DarkNet: A thriving marketplace for criminal transactions – from narcotics to terrorism

Ross Ulbricht, 30, the operator of the Silk Road online marketplace for illegal substances, was convicted on all seven counts brought against him before a Manhattan court earlier this month. They included every type of hard drugs, money laundering, criminal conspiracy, terrorism and hacking – all transacted in virtual bitcoin currency. The FBI dubbed Silk Road the e-Bay of dope.
Sentencing is scheduled for May 15, but meanwhile, US marshals will auction off Ulbricht’s 50,000 bitcoin hoard on March 5.

In a separate legal process, Ulbricht was accused of using the alias of “Dread Pirate Roberts” to solicit murder, with the help of an undercover police officer.
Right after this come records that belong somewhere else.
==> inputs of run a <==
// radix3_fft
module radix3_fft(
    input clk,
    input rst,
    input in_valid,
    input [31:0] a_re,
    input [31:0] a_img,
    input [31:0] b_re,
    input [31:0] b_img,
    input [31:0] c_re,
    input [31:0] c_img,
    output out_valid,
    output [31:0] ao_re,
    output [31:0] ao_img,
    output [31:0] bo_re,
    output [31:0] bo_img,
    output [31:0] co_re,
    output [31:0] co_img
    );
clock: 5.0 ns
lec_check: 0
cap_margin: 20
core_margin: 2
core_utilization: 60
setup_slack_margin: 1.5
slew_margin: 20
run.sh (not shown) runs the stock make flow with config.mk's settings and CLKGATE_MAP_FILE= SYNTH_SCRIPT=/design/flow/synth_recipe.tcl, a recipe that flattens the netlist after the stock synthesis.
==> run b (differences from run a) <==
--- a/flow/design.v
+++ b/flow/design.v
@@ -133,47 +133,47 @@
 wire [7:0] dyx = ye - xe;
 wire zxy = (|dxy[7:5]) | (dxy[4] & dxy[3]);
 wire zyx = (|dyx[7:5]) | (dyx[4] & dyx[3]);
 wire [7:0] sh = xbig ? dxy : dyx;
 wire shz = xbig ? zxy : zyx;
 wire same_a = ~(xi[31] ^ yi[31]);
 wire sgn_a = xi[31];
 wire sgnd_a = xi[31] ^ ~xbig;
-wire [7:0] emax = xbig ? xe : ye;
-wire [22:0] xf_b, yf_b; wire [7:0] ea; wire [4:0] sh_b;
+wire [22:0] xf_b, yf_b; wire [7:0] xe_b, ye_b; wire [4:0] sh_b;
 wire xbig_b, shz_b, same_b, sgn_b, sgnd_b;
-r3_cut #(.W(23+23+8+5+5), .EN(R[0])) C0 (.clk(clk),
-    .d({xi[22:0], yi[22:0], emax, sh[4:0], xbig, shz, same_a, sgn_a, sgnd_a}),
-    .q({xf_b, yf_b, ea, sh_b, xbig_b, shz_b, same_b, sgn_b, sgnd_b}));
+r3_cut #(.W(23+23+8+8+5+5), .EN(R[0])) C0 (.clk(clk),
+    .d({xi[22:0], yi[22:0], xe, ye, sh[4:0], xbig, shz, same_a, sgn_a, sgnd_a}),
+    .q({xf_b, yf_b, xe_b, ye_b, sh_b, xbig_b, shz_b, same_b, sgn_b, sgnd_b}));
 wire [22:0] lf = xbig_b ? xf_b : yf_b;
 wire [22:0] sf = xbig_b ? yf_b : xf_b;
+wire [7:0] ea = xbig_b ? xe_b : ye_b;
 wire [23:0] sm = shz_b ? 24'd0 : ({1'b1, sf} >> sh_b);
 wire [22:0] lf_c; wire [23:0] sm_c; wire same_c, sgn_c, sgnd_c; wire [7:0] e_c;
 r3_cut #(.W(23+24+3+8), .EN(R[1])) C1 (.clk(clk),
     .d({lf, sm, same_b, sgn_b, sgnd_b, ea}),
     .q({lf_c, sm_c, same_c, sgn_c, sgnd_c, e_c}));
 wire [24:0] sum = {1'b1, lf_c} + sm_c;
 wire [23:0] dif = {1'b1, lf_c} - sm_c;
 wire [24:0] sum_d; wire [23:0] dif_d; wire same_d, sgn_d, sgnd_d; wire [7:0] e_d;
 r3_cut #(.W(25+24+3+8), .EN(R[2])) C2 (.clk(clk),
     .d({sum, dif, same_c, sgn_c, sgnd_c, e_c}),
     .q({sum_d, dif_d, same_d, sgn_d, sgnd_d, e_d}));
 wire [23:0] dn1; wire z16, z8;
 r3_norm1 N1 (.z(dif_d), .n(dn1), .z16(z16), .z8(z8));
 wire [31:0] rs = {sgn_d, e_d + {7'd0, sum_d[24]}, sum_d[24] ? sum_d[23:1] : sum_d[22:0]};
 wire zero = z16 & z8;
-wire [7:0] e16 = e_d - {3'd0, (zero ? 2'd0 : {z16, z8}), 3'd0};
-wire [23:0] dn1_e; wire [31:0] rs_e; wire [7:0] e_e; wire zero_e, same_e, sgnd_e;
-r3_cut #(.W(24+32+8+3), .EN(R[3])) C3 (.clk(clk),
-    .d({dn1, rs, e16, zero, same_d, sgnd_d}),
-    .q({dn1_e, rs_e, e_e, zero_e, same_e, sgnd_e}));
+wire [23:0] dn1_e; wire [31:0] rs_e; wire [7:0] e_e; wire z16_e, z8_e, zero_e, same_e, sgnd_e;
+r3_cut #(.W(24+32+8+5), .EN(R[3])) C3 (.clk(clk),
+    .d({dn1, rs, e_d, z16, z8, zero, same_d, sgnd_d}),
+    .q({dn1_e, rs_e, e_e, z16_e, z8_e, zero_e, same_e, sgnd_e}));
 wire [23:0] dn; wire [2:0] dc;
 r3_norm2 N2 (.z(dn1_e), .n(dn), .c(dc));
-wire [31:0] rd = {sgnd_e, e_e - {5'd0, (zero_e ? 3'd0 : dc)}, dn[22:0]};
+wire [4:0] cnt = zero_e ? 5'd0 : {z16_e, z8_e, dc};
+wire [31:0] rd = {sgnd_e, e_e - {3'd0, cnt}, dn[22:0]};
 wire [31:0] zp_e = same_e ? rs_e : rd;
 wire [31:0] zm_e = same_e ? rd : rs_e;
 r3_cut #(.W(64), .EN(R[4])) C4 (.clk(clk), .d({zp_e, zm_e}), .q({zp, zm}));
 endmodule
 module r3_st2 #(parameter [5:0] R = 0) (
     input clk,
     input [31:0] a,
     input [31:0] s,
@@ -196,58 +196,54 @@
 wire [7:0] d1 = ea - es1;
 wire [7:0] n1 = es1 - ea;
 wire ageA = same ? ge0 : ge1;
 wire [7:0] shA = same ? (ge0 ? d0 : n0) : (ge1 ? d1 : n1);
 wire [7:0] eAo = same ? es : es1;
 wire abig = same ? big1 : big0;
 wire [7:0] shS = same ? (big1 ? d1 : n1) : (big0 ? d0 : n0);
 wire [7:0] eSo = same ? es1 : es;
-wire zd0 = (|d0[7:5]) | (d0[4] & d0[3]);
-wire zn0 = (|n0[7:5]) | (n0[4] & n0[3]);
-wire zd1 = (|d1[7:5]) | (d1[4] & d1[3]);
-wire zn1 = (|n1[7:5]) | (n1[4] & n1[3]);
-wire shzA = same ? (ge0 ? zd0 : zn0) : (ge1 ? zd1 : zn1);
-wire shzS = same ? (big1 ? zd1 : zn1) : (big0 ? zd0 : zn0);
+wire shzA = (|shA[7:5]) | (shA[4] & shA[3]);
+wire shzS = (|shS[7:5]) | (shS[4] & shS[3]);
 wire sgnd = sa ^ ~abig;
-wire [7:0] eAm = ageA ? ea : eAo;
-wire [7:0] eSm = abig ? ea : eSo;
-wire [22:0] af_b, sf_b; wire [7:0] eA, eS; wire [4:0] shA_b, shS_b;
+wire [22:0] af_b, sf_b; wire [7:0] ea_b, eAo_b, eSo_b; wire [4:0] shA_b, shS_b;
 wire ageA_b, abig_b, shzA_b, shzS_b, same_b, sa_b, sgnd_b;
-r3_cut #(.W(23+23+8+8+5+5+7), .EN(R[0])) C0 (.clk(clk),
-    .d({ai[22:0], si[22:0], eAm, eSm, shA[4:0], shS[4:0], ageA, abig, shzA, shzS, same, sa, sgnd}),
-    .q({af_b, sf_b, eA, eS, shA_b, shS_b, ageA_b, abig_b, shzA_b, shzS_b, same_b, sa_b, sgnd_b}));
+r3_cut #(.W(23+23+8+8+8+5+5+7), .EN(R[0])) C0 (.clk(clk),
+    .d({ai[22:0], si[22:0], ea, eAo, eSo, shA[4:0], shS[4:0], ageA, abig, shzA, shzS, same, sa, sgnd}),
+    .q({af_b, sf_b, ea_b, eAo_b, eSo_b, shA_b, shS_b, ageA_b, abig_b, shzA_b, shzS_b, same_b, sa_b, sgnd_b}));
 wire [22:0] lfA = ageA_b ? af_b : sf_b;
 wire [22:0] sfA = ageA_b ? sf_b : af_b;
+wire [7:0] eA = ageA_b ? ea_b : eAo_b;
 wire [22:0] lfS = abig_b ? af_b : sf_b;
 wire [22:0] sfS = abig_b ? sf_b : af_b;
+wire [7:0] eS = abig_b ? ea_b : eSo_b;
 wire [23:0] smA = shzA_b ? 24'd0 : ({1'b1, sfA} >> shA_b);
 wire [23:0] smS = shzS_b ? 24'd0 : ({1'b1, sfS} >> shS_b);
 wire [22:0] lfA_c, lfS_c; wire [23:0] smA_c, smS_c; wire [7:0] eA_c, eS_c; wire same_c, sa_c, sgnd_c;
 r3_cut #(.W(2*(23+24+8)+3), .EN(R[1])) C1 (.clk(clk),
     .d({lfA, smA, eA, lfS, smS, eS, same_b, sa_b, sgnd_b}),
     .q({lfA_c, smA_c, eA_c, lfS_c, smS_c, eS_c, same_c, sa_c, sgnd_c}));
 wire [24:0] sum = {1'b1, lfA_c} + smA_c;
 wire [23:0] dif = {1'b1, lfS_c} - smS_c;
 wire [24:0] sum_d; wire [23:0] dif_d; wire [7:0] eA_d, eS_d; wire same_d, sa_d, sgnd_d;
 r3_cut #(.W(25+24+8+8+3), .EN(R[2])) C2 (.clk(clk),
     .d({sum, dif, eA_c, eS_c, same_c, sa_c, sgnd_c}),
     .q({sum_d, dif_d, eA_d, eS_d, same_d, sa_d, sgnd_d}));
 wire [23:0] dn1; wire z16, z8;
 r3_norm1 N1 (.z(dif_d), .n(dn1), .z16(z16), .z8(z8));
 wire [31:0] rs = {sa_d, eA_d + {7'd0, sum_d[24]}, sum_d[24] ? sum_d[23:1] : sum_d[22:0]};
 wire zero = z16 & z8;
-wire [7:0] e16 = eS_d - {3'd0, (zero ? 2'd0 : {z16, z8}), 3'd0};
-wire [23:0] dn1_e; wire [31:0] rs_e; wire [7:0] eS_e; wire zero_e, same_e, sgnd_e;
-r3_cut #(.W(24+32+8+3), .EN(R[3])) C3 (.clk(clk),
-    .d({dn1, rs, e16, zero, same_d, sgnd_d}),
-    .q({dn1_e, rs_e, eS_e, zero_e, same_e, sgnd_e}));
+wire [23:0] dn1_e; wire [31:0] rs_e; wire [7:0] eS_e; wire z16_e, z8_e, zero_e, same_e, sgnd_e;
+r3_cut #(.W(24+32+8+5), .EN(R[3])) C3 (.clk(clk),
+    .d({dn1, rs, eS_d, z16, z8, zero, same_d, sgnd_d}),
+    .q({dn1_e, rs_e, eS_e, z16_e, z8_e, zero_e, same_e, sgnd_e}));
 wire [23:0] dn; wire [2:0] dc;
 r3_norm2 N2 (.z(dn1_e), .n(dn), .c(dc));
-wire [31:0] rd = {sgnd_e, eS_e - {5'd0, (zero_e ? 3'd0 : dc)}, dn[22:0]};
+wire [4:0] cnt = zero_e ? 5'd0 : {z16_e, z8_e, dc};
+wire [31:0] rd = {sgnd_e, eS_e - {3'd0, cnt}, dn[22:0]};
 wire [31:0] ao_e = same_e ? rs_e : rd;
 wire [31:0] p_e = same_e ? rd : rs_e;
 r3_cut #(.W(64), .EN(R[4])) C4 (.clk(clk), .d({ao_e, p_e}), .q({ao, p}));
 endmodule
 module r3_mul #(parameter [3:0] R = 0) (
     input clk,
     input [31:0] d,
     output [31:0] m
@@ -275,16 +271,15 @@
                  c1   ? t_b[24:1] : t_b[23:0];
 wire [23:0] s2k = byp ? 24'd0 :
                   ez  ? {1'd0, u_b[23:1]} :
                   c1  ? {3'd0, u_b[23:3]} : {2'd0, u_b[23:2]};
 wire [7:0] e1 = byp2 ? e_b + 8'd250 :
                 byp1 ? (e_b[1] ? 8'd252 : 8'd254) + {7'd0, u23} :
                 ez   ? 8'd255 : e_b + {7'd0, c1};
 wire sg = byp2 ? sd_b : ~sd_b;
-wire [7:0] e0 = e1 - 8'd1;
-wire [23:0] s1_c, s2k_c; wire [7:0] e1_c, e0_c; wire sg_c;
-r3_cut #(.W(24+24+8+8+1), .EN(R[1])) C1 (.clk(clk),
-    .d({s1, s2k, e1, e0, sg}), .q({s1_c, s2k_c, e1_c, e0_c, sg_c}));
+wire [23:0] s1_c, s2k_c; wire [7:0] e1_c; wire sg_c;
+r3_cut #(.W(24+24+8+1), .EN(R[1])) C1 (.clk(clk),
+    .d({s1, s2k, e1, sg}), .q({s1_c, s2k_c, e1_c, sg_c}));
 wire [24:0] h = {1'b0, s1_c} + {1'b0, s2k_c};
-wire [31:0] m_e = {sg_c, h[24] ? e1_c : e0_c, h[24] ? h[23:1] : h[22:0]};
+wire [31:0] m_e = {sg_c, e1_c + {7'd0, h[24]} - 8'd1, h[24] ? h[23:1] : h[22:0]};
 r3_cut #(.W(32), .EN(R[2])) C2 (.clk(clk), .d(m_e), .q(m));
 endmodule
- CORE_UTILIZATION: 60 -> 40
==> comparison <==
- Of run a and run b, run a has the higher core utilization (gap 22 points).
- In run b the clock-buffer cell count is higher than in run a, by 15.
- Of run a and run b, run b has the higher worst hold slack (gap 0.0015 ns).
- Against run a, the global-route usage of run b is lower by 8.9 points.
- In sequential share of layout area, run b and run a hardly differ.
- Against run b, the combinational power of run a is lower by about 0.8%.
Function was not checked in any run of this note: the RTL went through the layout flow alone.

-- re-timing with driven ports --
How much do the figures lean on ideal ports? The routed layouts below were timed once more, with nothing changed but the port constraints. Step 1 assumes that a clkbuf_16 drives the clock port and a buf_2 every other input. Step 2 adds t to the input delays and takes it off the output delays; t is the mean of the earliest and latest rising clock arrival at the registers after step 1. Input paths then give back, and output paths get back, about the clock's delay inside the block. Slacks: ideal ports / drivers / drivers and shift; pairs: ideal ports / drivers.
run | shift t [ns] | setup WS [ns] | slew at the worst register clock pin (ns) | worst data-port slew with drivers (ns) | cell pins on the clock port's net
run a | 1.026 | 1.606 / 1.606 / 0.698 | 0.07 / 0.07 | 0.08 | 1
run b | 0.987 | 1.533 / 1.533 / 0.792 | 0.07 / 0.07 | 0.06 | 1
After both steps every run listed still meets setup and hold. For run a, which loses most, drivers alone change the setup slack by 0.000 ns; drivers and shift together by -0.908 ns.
Source: an optimization exercise on an open RTL-to-GDS flow (aim: small area and a short achievable clock period). Production flows keep margins and buffers that such runs may drop.
Only simulation tests tie the RTL to the original design; equivalence was not proved.

Design IDP_encoder_42, start of the top module:
module IDP_encoder_42(
  input wire [28:0] datain,
  input wire clock,
  output wire [41:0] codeout
);
Size in the first run: roughly 1,800 cells after synthesis, ~9800 um2 of cells after synthesis.
Settings: LEC_CHECK=0, ABC_AREA=1, CAP_MARGIN=20, CORE_MARGIN=2, CORE_UTILIZATION=45, CTS_BUF_LIST=sky130_fd_sc_hd__clkbuf_8, CTS_CLUSTER_DIAMETER=150, CTS_CLUSTER_SIZE=40, PLACE_DENSITY=0.75, SLEW_MARGIN=20; clock period 70.0 ns.
standard.sh (not shown) runs the stock make flow with config.mk's settings and CLKGATE_MAP_FILE= SYNTH_SCRIPT=/design/flow/synth_recipe.tcl, a recipe that flattens the netlist after the stock synthesis.
==> flow/flow/run.sh <==
#!/bin/bash
set -euo pipefail
W=$(pwd)
rm -rf "$W/scripts_mod"
cp -r "$FLOW_HOME/scripts" "$W/scripts_mod"
cp "$W/flow/abc_area.script" "$W/scripts_mod/abc_area.script"
EXTRA=()
if [[ -f "$W/flow/make_args" ]]; then mapfile -t EXTRA < "$W/flow/make_args"; fi
bash "$W/standard.sh" SCRIPTS_DIR="$W/scripts_mod" "${EXTRA[@]}" finish > "$W/orfs_make.log" 2>&1 || { tail -50 "$W/orfs_make.log"; exit 1; }
tail -5 "$W/orfs_make.log"
==> flow/flow/abc_area.script <==
strash
dc2
dch -f
map -D 12000
strash
dc2
dch -f
map -D 12000
strash
dch -f
map -D 12000
topo
buffer -c
upsize -c -D 12000
dnsize -c -D 12000
==> flow/flow/make_args <==
BUFFER_PORTS_ARGS=-buffer_cell sky130_fd_sc_hd__buf_1
Next try:
==> flow/run.sh (new file) <==
#!/bin/bash
# synth_recipe.tcl (not shown) runs the flow's synth.tcl, then flattens the netlist and writes it again
# the make line also repeats each setting of config.mk as NAME=value (left out here)
make -C /OpenROAD-flow-scripts/flow DESIGN_CONFIG=/design/flow/config.mk WORK_HOME=/design/flow/orfs CLKGATE_MAP_FILE= SYNTH_SCRIPT=/design/flow/synth_recipe.tcl finish
Settings changed: CTS_BUF_LIST sky130_fd_sc_hd__clkbuf_8 to not set, CTS_CLUSTER_DIAMETER 150 to 60, CTS_CLUSTER_SIZE 40 to 10, PLACE_DENSITY 0.75 to not set.
removed: flow/flow/run.sh
removed: flow/flow/abc_area.script
removed: flow/flow/make_args
removed: flow/standard.sh
After rerunning: Final cell count rose by well over a third. Die area came out higher by well over a third. Global-route usage came out higher by 0.76 points. Critical path depth is lower by 8. First-iteration DRC count decreases slightly. Sequential share of layout area is lower by 2.3 points.
What follows belongs to an exercise in optimizing a design on an open flow for small area and a short achievable clock period; a production flow would make more cautious choices.
RTL that was checked went through simulation tests only; none was proved equivalent to the original.

==> flow/design.v <==
module datapathB_behavioral
			#(parameter WLx = 8, parameter WLc = 8)
			( input signed [WLx-1:0] x,
			  input signed [WLc-1:0] a, b, c,
			  input CLK,
			  output signed [(WLx+WLc+WLc)+1:0] outR
			);
			reg signed [WLx-1:0] x1, x2;
			reg signed [WLc-1:0] a1, b1, c1, c2;
			reg signed [16:0] y2;
			reg signed [22:0] z3, z4;
			always @(posedge CLK) begin
			x1 <= x; a1 <= a; b1 <= b; c1 <= c;
			x2 <= x1; c2 <= c1;
			y2 <= a1 * x1 + b1;
			z3 <= y2 * x2 + c2;
			z4 <= z3;
			end
			assign outR = {{3{z4[22]}}, z4};
endmodule
export LEC_CHECK = 0
export CAP_MARGIN = 20
export CORE_MARGIN = 2
export CORE_UTILIZATION = 40
export SLEW_MARGIN = 20
create_clock -name core_clock -period 6.0 [get_ports {CLK}]
run.sh (not shown) runs the stock make flow with config.mk's settings and CLKGATE_MAP_FILE= SYNTH_SCRIPT=/design/flow/synth_recipe.tcl, a recipe that flattens the netlist after the stock synthesis.
Next try:
==> flow/design.v (replaced) <==
module datapathB_behavioral
			#(parameter WLx = 8, parameter WLc = 8)
			( input signed [WLx-1:0] x,
			  input signed [WLc-1:0] a, b, c,
			  input CLK,
			  output reg signed [(WLx+WLc+WLc)+1:0] outR
			);
			reg signed [(WLx+WLc-1):0] mulR1;
			reg signed [(WLx+WLc):0] addR;
			reg signed [((WLx+WLc+WLc)):0] mulR2;
			reg signed [WLx-1:0] xD1, xD2;
			reg signed [WLc-1:0] bD1, cD1, cD2, cD3;
			always @(posedge CLK) begin
			xD1 <= x;
			xD2 <= xD1;
			bD1 <= b;
			cD1 <= c;
			cD2 <= cD1;
			cD3 <= cD2;
			mulR1 <= a * x;
			addR <= mulR1 + bD1;
			mulR2 <= addR * xD2;
			outR <= mulR2 + cD3;
			end
endmodule
What happened: The changed run passed the timing, design-rule and antenna checks; register-to-register slack gets better by 360 ps; maximum frequency rises by 1.7%; design area increases by 27%; global-route usage goes up by 0.62 points; routed wire length went up by about 37%; count of clock-buffer cells in the layout goes up by 8; worst setup slack improved by 89 ps; non-clock buffer count increases by 4.
Function was not checked in any run of this note: the RTL went through the layout flow alone.


## the baseline
datapathB_behavioral, a different RTL version from the one above (not shown whole).
For scale: ~970 cells after synthesis, about 160 flip-flops, about 0.0095 mm2 of cells after synthesis.
export LEC_CHECK = 0
export CAP_MARGIN = 20
export CORE_MARGIN = 2
export CORE_UTILIZATION = 40
export CTS_BUF_LIST = sky130_fd_sc_hd__clkbuf_8
export CTS_CLUSTER_SIZE = 40
export SETUP_SLACK_MARGIN = 3.3
export SLEW_MARGIN = 20
create_clock -name core_clock -period 6.0 [get_ports {CLK}]
standard.sh (not shown) runs the stock make flow with config.mk's settings and CLKGATE_MAP_FILE= SYNTH_SCRIPT=/design/flow/synth_recipe.tcl, a recipe that flattens the netlist after the stock synthesis.
==> flow/flow/run.sh <==
#!/bin/bash
# Standard ORFS layout (standard.sh), except that every port gets a buf_2 as its port
# buffer instead of the delay buffer that buffer_ports picks by default.
set -euo pipefail
export BUFFER_PORTS_ARGS="-buffer_cell sky130_fd_sc_hd__buf_2"
bash standard.sh > standard_flow.log 2>&1
Input-level comparison between the candidate and the baseline:
--- a/flow/design.v
+++ b/flow/design.v
@@ -1,17 +1,18 @@
 module datapathB_behavioral
   #(parameter WLx = 8, parameter WLc = 8)
   ( input signed [WLx-1:0] x,
     input signed [WLc-1:0] a, b, c,
     input CLK,
     output signed [(WLx+WLc+WLc)+1:0] outR
   );
-  reg [11:0] ex2; reg [7:0] x1, c1, c2; reg [8:0] w1;
+  reg [7:0] x1, c1, c2; reg [8:0] w1;
+  reg [11:0] ex2;
   reg [15:0] yA1, yB1, y2;
-  reg [22:0] zA3, zB3, z4; reg [8:0] w3;
+  reg [5:0] zlo3; reg [16:0] zA3, zB3; reg cyk3, clo3; reg [2:0] wh3; reg [22:0] z4;
   wire [11:0] ex0 = {x[7], ((x[7] & ~x[6] & ~x[5]) | (~x[7] & x[6] & x[5])), (x[6] ^ x[5]), x[5], ((x[5] & ~x[4] & ~x[3]) | (~x[5] & x[4] & x[3])), (x[4] ^ x[3]), x[3], ((x[3] & ~x[2] & ~x[1]) | (~x[3] & x[2] & x[1])), (x[2] ^ x[1]), x[1], (x[1] & ~x[0]), x[0]};
   wire [11:0] ex1 = {x1[7], ((x1[7] & ~x1[6] & ~x1[5]) | (~x1[7] & x1[6] & x1[5])), (x1[6] ^ x1[5]), x1[5], ((x1[5] & ~x1[4] & ~x1[3]) | (~x1[5] & x1[4] & x1[3])), (x1[4] ^ x1[3]), x1[3], ((x1[3] & ~x1[2] & ~x1[1]) | (~x1[3] & x1[2] & x1[1])), (x1[2] ^ x1[1]), x1[1], (x1[1] & ~x1[0]), x1[0]};
   wire n_1;
   wire n_2;
   wire n_3;
   wire n_4;
   wire n_5;
@@ -397,20 +398,26 @@
   wire [15:0] yA = {1'b0, n_36, n_35, n_63, n_61, n_59, n_57, n_55, n_53, n_51, n_49, n_19, n_4, n_3, n_2, n_1};
   wire [15:0] yB = {1'b0, 1'b0, n_64, n_62, n_60, n_58, n_56, n_54, n_52, n_50, n_48, n_47, n_11, n_10, 1'b0, 1'b0};
   wire [22:0] zA = {n_132, n_131, n_191, n_189, n_187, n_185, n_183, n_181, n_179, n_177, n_175, n_173, n_171, n_169, n_167, n_165, n_163, n_161, n_99, n_68, n_67, n_66, n_65};
   wire [22:0] zB = {1'b0, n_192, n_190, n_188, n_186, n_184, n_182, n_180, n_178, n_176, n_174, n_172, n_170, n_168, n_166, n_164, n_162, n_160, n_159, n_83, n_82, 1'b0, 1'b0};
   wire [8:0] w0 = {b[7], b} + {2'b00, {ex0[11], 1'b0, ex0[8], 1'b0, ex0[5], 1'b0, ex0[2]}};
   wire [8:0] w2 = {c2[7], c2} + {2'b00, {ex2[11], 1'b0, ex2[8], 1'b0, ex2[5], 1'b0, ex2[2]}};
   wire [15:0] W1 = {{7{w1[8]}}, w1} + 16'd43776;
-  wire [22:0] W2 = {{14{w3[8]}}, w3} + 23'd2818048;
   wire [15:0] s1s = yA1 ^ yB1 ^ W1;
   wire [15:0] s1c = (yA1 & yB1) | (yA1 & W1) | (yB1 & W1);
-  wire [22:0] s3s = zA3 ^ zB3 ^ W2;
-  wire [22:0] s3c = (zA3 & zB3) | (zA3 & W2) | (zB3 & W2);
+  wire [5:0] Wl = w2[5:0];
+  wire [5:0] ls = zA[5:0] ^ zB[5:0] ^ Wl;
+  wire [5:0] lc = (zA[5:0] & zB[5:0]) | (zA[5:0] & Wl) | (zB[5:0] & Wl);
+  wire [6:0] lo = ls + {lc[4:0], 1'b0};
+  wire [22:0] W2f = {{14{wh3[2]}}, wh3, 6'd0} + 23'd2818048;
+  wire [16:0] Wh = W2f[22:6];
+  wire [16:0] hs = zA3 ^ zB3 ^ Wh;
+  wire [16:0] hc = (zA3 & zB3) | (zA3 & Wh) | (zB3 & Wh);
+  wire [17:0] hsum = {hs, 1'b1} + {hc[15:0], cyk3, clo3};
   always @(posedge CLK) begin
     x1 <= x; w1 <= w0; c1 <= c; yA1 <= yA; yB1 <= yB;
     ex2 <= ex1; c2 <= c1; y2 <= s1s + {s1c[14:0], 1'b0};
-    zA3 <= zA; zB3 <= zB; w3 <= w2;
-    z4 <= s3s + {s3c[21:0], 1'b0};
+    zlo3 <= lo[5:0]; clo3 <= lo[6]; cyk3 <= lc[5]; wh3 <= w2[8:6]; zA3 <= zA[22:6]; zB3 <= zB[22:6];
+    z4 <= {hsum[17:1], zlo3};
   end
   assign outR = {{3{z4[22]}}, z4};
 endmodule
Findings:
- Going from the baseline to the candidate, routed wire length up about 0.9%.
- Row met1 layer wirelength in the final routing: the candidate higher / the baseline lower
- Lower combined area of the multi-input logic cells goes to the baseline over the candidate.
- First-pass GRT wire length delta (the candidate − the baseline): unfavourable
- Vias: the candidate above the baseline
- Filler-free cell count of the finished design went up by a few percent going from the baseline to the candidate.
- Looking at final worst slack across the baseline and the candidate, the one that comes out lower is the baseline.
Only the layout flow was run in the candidate; the RTL was not checked for function there.

port drivers added, routing unchanged:
In the flow no input, the clock included, has a driving cell. The finished layouts below were timed again as built, in two steps. Step 1 assumes that a clkbuf_16 drives the clock port and a buf_2 every other input. Step 2, shift: input delay + t, output delay - t, t = (earliest + latest rising clock arrival at the registers) / 2. This alone moves slack from input paths to output paths. Slacks: ideal ports / drivers / drivers and shift; pairs: ideal ports / drivers.
run	shift t [ns]	setup slack, ns	pins driven straight from the clock port
the first run of note 1	0.397	0.663 / 0.663 / 0.663	1
the second run of note 1	0.476	0.753 / 0.779 / 0.303	1
the baseline	0.491	3.365 / 3.293 / 2.801	1
the candidate	0.494	3.389 / 3.283 / 2.789	1
After both steps every run listed still meets setup and hold. The setup slack of the candidate, which loses most, moves by -0.106 ns with the drivers and by -0.600 ns with both steps.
Our cyber expert notes that DarkNet operates as the hidden bottom floor of the legal, public world web. Widely used by sophisticated criminal organizations and spooks, it conducts a lively trade in stolen official data, false identities, fake credit cards, firearms and ammo, as well as biological and chemical weapons. Also found there are hard porno, including materials for pedophiles and snuff videos.
A substantial part of the illicit international drug traffic is routed through DarkNet, including the logistics of production, marketing, payment collection and money laundering. It is accessed through The Tor “routing onion,” the open sesame for surfers seeking prohibited services.

This subterranean site was originally developed by the US Navy for the safe, undetectable transfer of secret communications. Its main difference from ordinary web sites is that it is constructed like an onion and operates through many layers of computers which transfer encrypted messages from one layer to the next until they reach their destination. This method is designed to seal the message’s secrecy against interception or decryption en route.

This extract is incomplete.